My children have been taught how to read a credit card offer. I have been on the phone with my own credit card companies to negociate interest rates. I still keep a check register and know how to balance a checkbook. My daughter does not keep a register. She does online banking and keeps track of what checks have cleared. It drives me crazy. I guess I am still a little old fashioned in knowing the exact amount of money I have in my checking account.

 
At 1/21/06, 3:14 PM, Blogger Janet said...

I know it's a little premature to worry when you teach third graders, but I'll say it anyway, I'm worried.

If they can't read a simple question and write a coherent answer now, how are they ever going to be able to comprehend something far more complex?

 
At 1/21/06, 9:57 PM, Blogger "Ms. Cornelius" said...

I know. These kids no longer learn how to balance a checkbook because to them, a checkbook is about as modern as an atlatl. I warned them that they shouldn't just trust the bank or trust that someone hasn't gotten access to their accounts, and that they should reconcile their accounts every month.

I was worried about my kids when they were 7th graders. Then I moved to the high school and got to have many of them again. This made me more worried.

Perhaps when they finish they adolescence at about age 25 they'll have gotten a clue. :P

 
At 1/22/06, 8:56 AM, Blogger NYC Educator said...

I wonder how many of us really understand the predatory nature of these credit card companies, who will offer credit to anyone, and then spend years funding a law that denies bankruptcy protection to Americans with catastrophic medical emergencies, job losses, divorces, or even income loss due to military call-ups.

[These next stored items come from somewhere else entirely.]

[src/hdl/gar_ctrl.sv]
// ----------------------------------------------------------------------------
// gar_ctrl - advantage recurrence controller
// Sequences one word: capture, eight partial products and five finishing steps,
// the last of which hands the result over to the output register.
// ----------------------------------------------------------------------------
module gar_ctrl (
	input  logic          clk,
	input  logic          arst_n,
	input  logic          s_tvalid,
	output logic          s_tready,
	output gar_pkg::cmd_t cmd,
	input  gar_pkg::sts_t sts
);

	typedef enum logic [2:0] {
		ST_IDLE,
		ST_MUL,
		ST_F1,
		ST_F2,
		ST_F3,
		ST_F4,
		ST_F5
	} state_t;

	state_t                     state_q;
	logic [gar_pkg::STEP_W-1:0] step_q;

	always_ff @(posedge clk or negedge arst_n) begin
		if (!arst_n) begin
			state_q <= ST_IDLE;
			step_q  <= '0;
		end else begin
			unique case (state_q)
				ST_IDLE: begin
					if (s_tvalid) begin
						state_q <= ST_MUL;
						step_q  <= '0;
					end
				end
				ST_MUL: begin
					step_q <= step_q + 1'b1;
					if (step_q == '1) begin
						state_q <= ST_F1;
					end
				end
				ST_F1: state_q <= ST_F2;
				ST_F2: state_q <= ST_F3;
				ST_F3: state_q <= ST_F4;
				ST_F4: state_q <= ST_F5;
				ST_F5: begin
					// hold while the previous result still waits
					if (!sts.out_busy) begin
						state_q <= ST_IDLE;
					end
				end
				default: state_q <= ST_IDLE;
			endcase
		end
	end

	always_comb begin
		cmd        = '0;
		cmd.load   = (state_q == ST_IDLE) && s_tvalid;
		cmd.mul_go = state_q == ST_MUL;
		cmd.mul_op = gar_pkg::mul_op_t'(step_q[2:1]);
		cmd.mul_hi = step_q[0];
		cmd.fin1   = state_q == ST_F1;
		cmd.fin2   = state_q == ST_F2;
		cmd.fin3   = state_q == ST_F3;
		cmd.fin4   = state_q == ST_F4;
		cmd.fin5   = (state_q == ST_F5) && !sts.out_busy;
	end

	assign s_tready = state_q == ST_IDLE;

endmodule
**config.mk**
```make
export PLATFORM = sky130hd
export DESIGN_NAME = sign_lms_fir_predictor_inverse_core
export DESIGN_NICKNAME = d
export VERILOG_FILES = /design/src/rtl/slfpi_pkg.sv /design/src/rtl/sign_lms_fir_predictor_inverse_core.sv /design/src/rtl/slfpi_hist_mem.sv /design/src/rtl/slfpi_coef_mem.sv
export SDC_FILE = /design/constraint.sdc
export NUM_CORES = 2
export LEC_CHECK = 0
export ABC_AREA = 1
export CAP_MARGIN = 15
export CORE_UTILIZATION = 39
export CTS_BUF_LIST = sky130_fd_sc_hd__clkbuf_4
export CTS_CLUSTER_DIAMETER = 30
export DETAILED_ROUTE_END_ITERATION = 8
export DONT_BUFFER_PORTS = 1
export GPL_ROUTABILITY_DRIVEN = 0
export PLACE_DENSITY = 0.51
export SLEW_MARGIN = 25
export SYNTH_ARGS = -nofsm -noshare
export SYNTH_HDL_FRONTEND = slang
export SYNTH_HIERARCHICAL = 1
export SYNTH_SLANG_ARGS = --single-unit
```
**constraint.sdc**
```tcl
create_clock -name clock -period 12.1 [get_ports clock]
set_input_delay 0.605 -clock clock [delete_from_list [all_inputs] [get_ports clock]]
set_output_delay 0.605 -clock clock [all_outputs]
set_load 0.005 [all_outputs]
```
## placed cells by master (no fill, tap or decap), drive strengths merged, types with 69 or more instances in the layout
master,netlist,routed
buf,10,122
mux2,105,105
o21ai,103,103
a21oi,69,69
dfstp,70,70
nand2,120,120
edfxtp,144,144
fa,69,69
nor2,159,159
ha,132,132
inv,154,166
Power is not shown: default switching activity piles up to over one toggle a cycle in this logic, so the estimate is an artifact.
===== config.mk =====
export PLATFORM = sky130hd
export DESIGN_NAME = tpcm_ram
export DESIGN_NICKNAME = d
export VERILOG_FILES = /design/src/hw/rtl/ts_packet_continuity_monitor_unit_assert.svh /design/src/hw/rtl/tpcm_ram.sv
export SDC_FILE = /design/constraint.sdc
export NUM_CORES = 2
export LEC_CHECK = 0
export BUFFER_PORTS_ARGS = -buffer_cell sky130_fd_sc_hd__buf_4
export CAP_MARGIN = 25
export CORE_ASPECT_RATIO = 1.75
export CORE_MARGIN = 4
export CORE_UTILIZATION = 45
export DETAILED_ROUTE_END_ITERATION = 8
export HOLD_SLACK_MARGIN = 0.12
export MAX_ROUTING_LAYER = met4
export SKIP_CTS_REPAIR_TIMING = 1
export SYNTH_ARGS = -nofsm -noshare
export SYNTH_HDL_FRONTEND = slang
export SYNTH_SLANG_ARGS = --single-unit

===== constraint.sdc =====
create_clock -name clk_i -period 3.7 [get_ports clk_i]
set_clock_uncertainty 0.2 [all_clocks]
set_input_delay 0.925 -clock clk_i [delete_from_list [all_inputs] [get_ports clk_i]]
set_output_delay 0.925 -clock clk_i [all_outputs]
set_load 0.02 [all_outputs]

===== src/hw/rtl/ts_packet_continuity_monitor_unit_assert.svh =====
// Assertion helpers for the continuity monitor.
// Each macro expects clk_i and rst_ni in scope.
`ifndef TS_PACKET_CONTINUITY_MONITOR_UNIT_ASSERT_SVH
`define TS_PACKET_CONTINUITY_MONITOR_UNIT_ASSERT_SVH

// Same-cycle implication.
`define TPCM_ASSERT_NOW(lbl, ante, cons) \
  lbl: assert property (@(posedge clk_i) disable iff (!rst_ni) (ante) |-> (cons)) \
    else $error("tpcm assertion failed");

// Next-cycle implication.
`define TPCM_ASSERT_NEXT(lbl, ante, cons) \
  lbl: assert property (@(posedge clk_i) disable iff (!rst_ni) (ante) |=> (cons)) \
    else $error("tpcm assertion failed");

`endif


===== src/hw/rtl/tpcm_ram.sv =====
// Simple dual-port RAM, registered read, read returns old data on collision
module tpcm_ram #(
  parameter int unsigned Width = 8,
  parameter int unsigned Depth = 256
) (
  input  logic                     clk_i,
  input  logic                     we_i,
  input  logic [$clog2(Depth)-1:0] waddr_i,
  input  logic [Width-1:0]         wdata_i,
  input  logic                     re_i,
  input  logic [$clog2(Depth)-1:0] raddr_i,
  output logic [Width-1:0]         rdata_o
);

  logic [Width-1:0] mem_q [Depth];
  logic [Width-1:0] rdata_q;

  always_ff @(posedge clk_i) begin
    if (we_i) begin
      mem_q[waddr_i] <= wdata_i;
    end
    if (re_i) begin
      rdata_q <= mem_q[raddr_i];
    end
  end

  assign rdata_o = rdata_q;

endmodule
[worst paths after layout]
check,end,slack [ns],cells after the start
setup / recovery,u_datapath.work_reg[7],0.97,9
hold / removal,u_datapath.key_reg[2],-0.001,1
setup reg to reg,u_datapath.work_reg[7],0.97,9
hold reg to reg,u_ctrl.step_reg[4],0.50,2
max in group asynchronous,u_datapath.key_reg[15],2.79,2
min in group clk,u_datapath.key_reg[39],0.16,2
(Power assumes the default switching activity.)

Credit card offers wallpaper the classrooms of the college I teach part-time in. I read stories of college students committing suicide over impossible visa bills, and throw all the offers in the trash.

It's not only knowing how tho read the offers; it's understanding their consequences. They don't seem to point those out in the brochures.

 
At 1/22/06, 4:10 PM, Blogger "Ms. Cornelius" said...

Gee, I wonder why. ;-P

We had a great discussion when I talked about the difference between the prime rate and the rate credit card companies charge 18 year old with no credit history....

 
At 1/23/06, 10:08 AM, Anonymous Anonymous said...

I'm a rather young person with a check card and I do my banking online.

I do occasionally write checks for bills/personal transactions, but I don't keep a checkbook, since it's all on the internet (including images of my canceled checks)

Is there something I'm missing?

 
At 1/23/06, 9:42 PM, Anonymous Anonymous said...

Er ... I have difficulty balancing checkbooks and bank statements because I'm lazy. I almost never keep track of what I've written my cheques for and had one or two bounce. I mean, I'm 25 and I still don't have a clue. :-(

 
At 1/24/06, 12:42 PM, Blogger "Ms. Cornelius" said...

Dear Anonymous and Mr. Lawrence,

Listen to Mom: You need to keep track of how much money you have spent, or at least check the transaction codes to make sure that no one has gotten your account information and is then either slowly skimming money off your accounts OR that the bank hasn't made any mistakes-- it HAPPENS! A clerk at a department store was caught a few months ago simply making another imprint of customers' debit cards and then accessing their accounts. If you don't check, you won't know until it's too late.

My sister once left some old checks and other records in a U-Store-It place. Someone broke in and opened up accounts and passed bad checks in her name all over Oklahoma. By the time we found out, my sister had warrants out in her name and other sorts of fun. It took YEARS to clean up.